▶ _Exercise material_:
————
==> src/rtl/cnt2bcd_pkg.sv <==
// -----------------------------------------------------------------------------
// cnt2bcd_pkg
//   Shared types and constants for the cnt2bcd binary-to-BCD converter.
//   - cnt2bcd_state_t : converter FSM states (IDLE, CONV)
//   - bcd_digit_t     : one packed BCD digit
//   - BCD_ADD_THRESH  : digit value at or above which shift-and-add-3 corrects
//   - BCD_ADD_VAL     : correction added to such a digit before the shift
// -----------------------------------------------------------------------------
package cnt2bcd_pkg;

  typedef enum logic {
    IDLE = 1'b0,
    CONV = 1'b1
  } cnt2bcd_state_t;

  typedef logic [3:0] bcd_digit_t;

  localparam bcd_digit_t BCD_ADD_THRESH = 4'd5;
  localparam bcd_digit_t BCD_ADD_VAL    = 4'd3;

endpackage

==> src/rtl/cnt2bcd_if.sv <==
// -----------------------------------------------------------------------------
// cnt2bcd_if
//   Handshake/data bundle between a requester and the cnt2bcd converter.
//   Parameters IN_W / DIGITS must match the converter instance.
//   Signals:
//     start_i  requester -> converter  conversion request
//     bin_i    requester -> converter  binary value captured with start_i
//     busy_o   converter -> requester  conversion in progress
//     done_o   converter -> requester  1-cycle pulse, bcd_o new and valid
//     bcd_o    converter -> requester  packed BCD, digit 0 in [3:0]
//     blank_o  converter -> requester  leading-zero blank mask
//              (present only when CNT2BCD_BLANK_EN is defined)
//   Modports: master (requester side), slave (converter side).
// -----------------------------------------------------------------------------
interface cnt2bcd_if #(
  parameter int IN_W   = 16,
  parameter int DIGITS = 5
);

  logic                  start_i;
  logic [IN_W-1:0]       bin_i;
  logic                  busy_o;
  logic                  done_o;
  logic [4*DIGITS-1:0]   bcd_o;
`ifdef CNT2BCD_BLANK_EN
  logic [DIGITS-1:0]     blank_o;
`endif

  modport master (
    output start_i,
    output bin_i,
    input  busy_o,
    input  done_o,
`ifdef CNT2BCD_BLANK_EN
    input  blank_o,
`endif
    input  bcd_o
  );

  modport slave (
    input  start_i,
    input  bin_i,
    output busy_o,
    output done_o,
`ifdef CNT2BCD_BLANK_EN
    output blank_o,
`endif
    output bcd_o
  );

endinterface

==> src/rtl/cnt2bcd_bcd_add3.sv <==
// -----------------------------------------------------------------------------
// bcd_add3
//   Combinational shift-and-add-3 digit correction: a digit of 5..9 gets 3
//   added so that the following left shift carries correctly into the next
//   decimal digit. No carry leaves the 4-bit digit.
//   Ports:
//     dig_i  in   4  scratch BCD digit before correction
//     dig_o  out  4  corrected digit
// -----------------------------------------------------------------------------
module bcd_add3
  import cnt2bcd_pkg::*;
(
  input  bcd_digit_t dig_i,
  output bcd_digit_t dig_o
);

  assign dig_o = (dig_i >= BCD_ADD_THRESH) ? dig_i + BCD_ADD_VAL : dig_i;

endmodule

==> src/rtl/cnt2bcd.sv <==
// -----------------------------------------------------------------------------
// cnt2bcd
//   Sequential binary-to-BCD converter (shift-and-add-3), one input bit per
//   clock. A start in IDLE captures bin_i; IN_W cycles later the packed BCD
//   result is registered onto bcd_o with a 1-cycle done_o pulse. The result
//   holds until the next conversion completes. Starts while busy are ignored.
//
//   Parameters:
//     IN_W    binary input width
//     DIGITS  BCD output digits (must satisfy DIGITS >= IN_W*301/1000+1)
//
//   Ports:
//     clk_100MHz_i  in   system clock, rising edge
//     rst_i         in   asynchronous active-high reset
//     bus           slave modport of cnt2bcd_if (start_i, bin_i, busy_o,
//                   done_o, bcd_o, and blank_o when enabled)
//
//   Build option:
//     CNT2BCD_BLANK_EN  when defined, blank_o[i] (i>=1) flags digit i and all
//                       higher digits as zero; blank_o[0] is always 0. The
//                       mask is registered together with bcd_o.
// -----------------------------------------------------------------------------
module cnt2bcd
  import cnt2bcd_pkg::*;
#(
  parameter int IN_W   = 16,
  parameter int DIGITS = 5
) (
  input  logic       clk_100MHz_i,
  input  logic       rst_i,
  cnt2bcd_if.slave   bus
);

  localparam int BCD_W = 4 * DIGITS;
  localparam int CNT_W = $clog2(IN_W + 1);
  localparam int CAT_W = BCD_W + IN_W;

  // Too few digits would let the scratch register overflow silently.
  generate
    if (DIGITS < (IN_W * 301) / 1000 + 1) begin : g_digits_chk
      $error("cnt2bcd: DIGITS too small for IN_W");
    end
  endgenerate

  cnt2bcd_state_t     state_q, state_d;
  logic [IN_W-1:0]    bin_q,   bin_d;
  logic [BCD_W-1:0]   scr_q,   scr_d;
  logic [CNT_W-1:0]   cnt_q,   cnt_d;
  logic [BCD_W-1:0]   bcd_q,   bcd_d;
  logic               done_q,  done_d;
`ifdef CNT2BCD_BLANK_EN
  logic [DIGITS-1:0]  blank_q, blank_d;
  logic [DIGITS-1:0]  blank_nxt;
  logic               upper_zero;
`endif

  // Per-digit add-3 correction of the current scratch value.
  logic [BCD_W-1:0]   scr_add3;

  genvar g;
  generate
    for (g = 0; g < DIGITS; g++) begin : g_add3
      bcd_add3 u_add3 (
        .dig_i (scr_q[4*g +: 4]),
        .dig_o (scr_add3[4*g +: 4])
      );
    end
  endgenerate

  // One conversion step: shift {corrected scratch, binary} left by one, so
  // the binary MSB enters the scratch LSB. The shifted-out top bit is zero
  // whenever DIGITS is large enough.
  logic [CAT_W-1:0]   cat_shift;
  logic [BCD_W-1:0]   scr_shift;
  logic [IN_W-1:0]    bin_shift;

  assign cat_shift = {scr_add3, bin_q} << 1;
  assign scr_shift = cat_shift[CAT_W-1:IN_W];
  assign bin_shift = cat_shift[IN_W-1:0];

`ifdef CNT2BCD_BLANK_EN
  // Walk from the most significant digit down; a digit is blanked while
  // everything above it (and itself) is still zero. Digit 0 always shows.
  always_comb begin
    blank_nxt  = '0;
    upper_zero = 1'b1;
    for (int i = DIGITS - 1; i >= 1; i--) begin
      upper_zero   = upper_zero & (scr_shift[4*i +: 4] == 4'd0);
      blank_nxt[i] = upper_zero;
    end
  end
`endif

  // FSM next-state and datapath next values.
  always_comb begin
    state_d = state_q;
    bin_d   = bin_q;
    scr_d   = scr_q;
    cnt_d   = cnt_q;
    bcd_d   = bcd_q;
    done_d  = 1'b0;
`ifdef CNT2BCD_BLANK_EN
    blank_d = blank_q;
`endif
    case (state_q)
      IDLE: begin
        if (bus.start_i) begin
          state_d = CONV;
          bin_d   = bus.bin_i;
          scr_d   = '0;
          cnt_d   = CNT_W'(IN_W);
        end
      end
      CONV: begin
        bin_d = bin_shift;
        scr_d = scr_shift;
        cnt_d = cnt_q - CNT_W'(1);
        // Last bit: publish the finished scratch straight from the shifter.
        if (cnt_q == CNT_W'(1)) begin
          state_d = IDLE;
          bcd_d   = scr_shift;
          done_d  = 1'b1;
`ifdef CNT2BCD_BLANK_EN
          blank_d = blank_nxt;
`endif
        end
      end
      default: begin
        state_d = IDLE;
      end
    endcase
  end

  always_ff @(posedge clk_100MHz_i or posedge rst_i) begin
    if (rst_i) begin
      state_q <= IDLE;
      bin_q   <= '0;
      scr_q   <= '0;
      cnt_q   <= '0;
      bcd_q   <= '0;
      done_q  <= 1'b0;
`ifdef CNT2BCD_BLANK_EN
      blank_q <= '0;
`endif
    end else begin
      state_q <= state_d;
      bin_q   <= bin_d;
      scr_q   <= scr_d;
      cnt_q   <= cnt_d;
      bcd_q   <= bcd_d;
      done_q  <= done_d;
`ifdef CNT2BCD_BLANK_EN
      blank_q <= blank_d;
`endif
    end
  end

  assign bus.busy_o  = (state_q == CONV);
  assign bus.done_o  = done_q;
  assign bus.bcd_o   = bcd_q;
`ifdef CNT2BCD_BLANK_EN
  assign bus.blank_o = blank_q;
`endif

endmodule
————
▶ _About this exercise_:
The answer must consist solely of the lines from the first line of the data to the line holding "leading-zero blank mask", each given again exactly.

▶ _Written answer_:
==> src/rtl/cnt2bcd_pkg.sv <==
// -----------------------------------------------------------------------------
// cnt2bcd_pkg
//   Shared types and constants for the cnt2bcd binary-to-BCD converter.
//   - cnt2bcd_state_t : converter FSM states (IDLE, CONV)
//   - bcd_digit_t     : one packed BCD digit
//   - BCD_ADD_THRESH  : digit value at or above which shift-and-add-3 corrects
//   - BCD_ADD_VAL     : correction added to such a digit before the shift
// -----------------------------------------------------------------------------
package cnt2bcd_pkg;

  typedef enum logic {
    IDLE = 1'b0,
    CONV = 1'b1
  } cnt2bcd_state_t;

  typedef logic [3:0] bcd_digit_t;

  localparam bcd_digit_t BCD_ADD_THRESH = 4'd5;
  localparam bcd_digit_t BCD_ADD_VAL    = 4'd3;

endpackage

==> src/rtl/cnt2bcd_if.sv <==
// -----------------------------------------------------------------------------
// cnt2bcd_if
//   Handshake/data bundle between a requester and the cnt2bcd converter.
//   Parameters IN_W / DIGITS must match the converter instance.
//   Signals:
//     start_i  requester -> converter  conversion request
//     bin_i    requester -> converter  binary value captured with start_i
//     busy_o   converter -> requester  conversion in progress
//     done_o   converter -> requester  1-cycle pulse, bcd_o new and valid
//     bcd_o    converter -> requester  packed BCD, digit 0 in [3:0]
//     blank_o  converter -> requester  leading-zero blank mask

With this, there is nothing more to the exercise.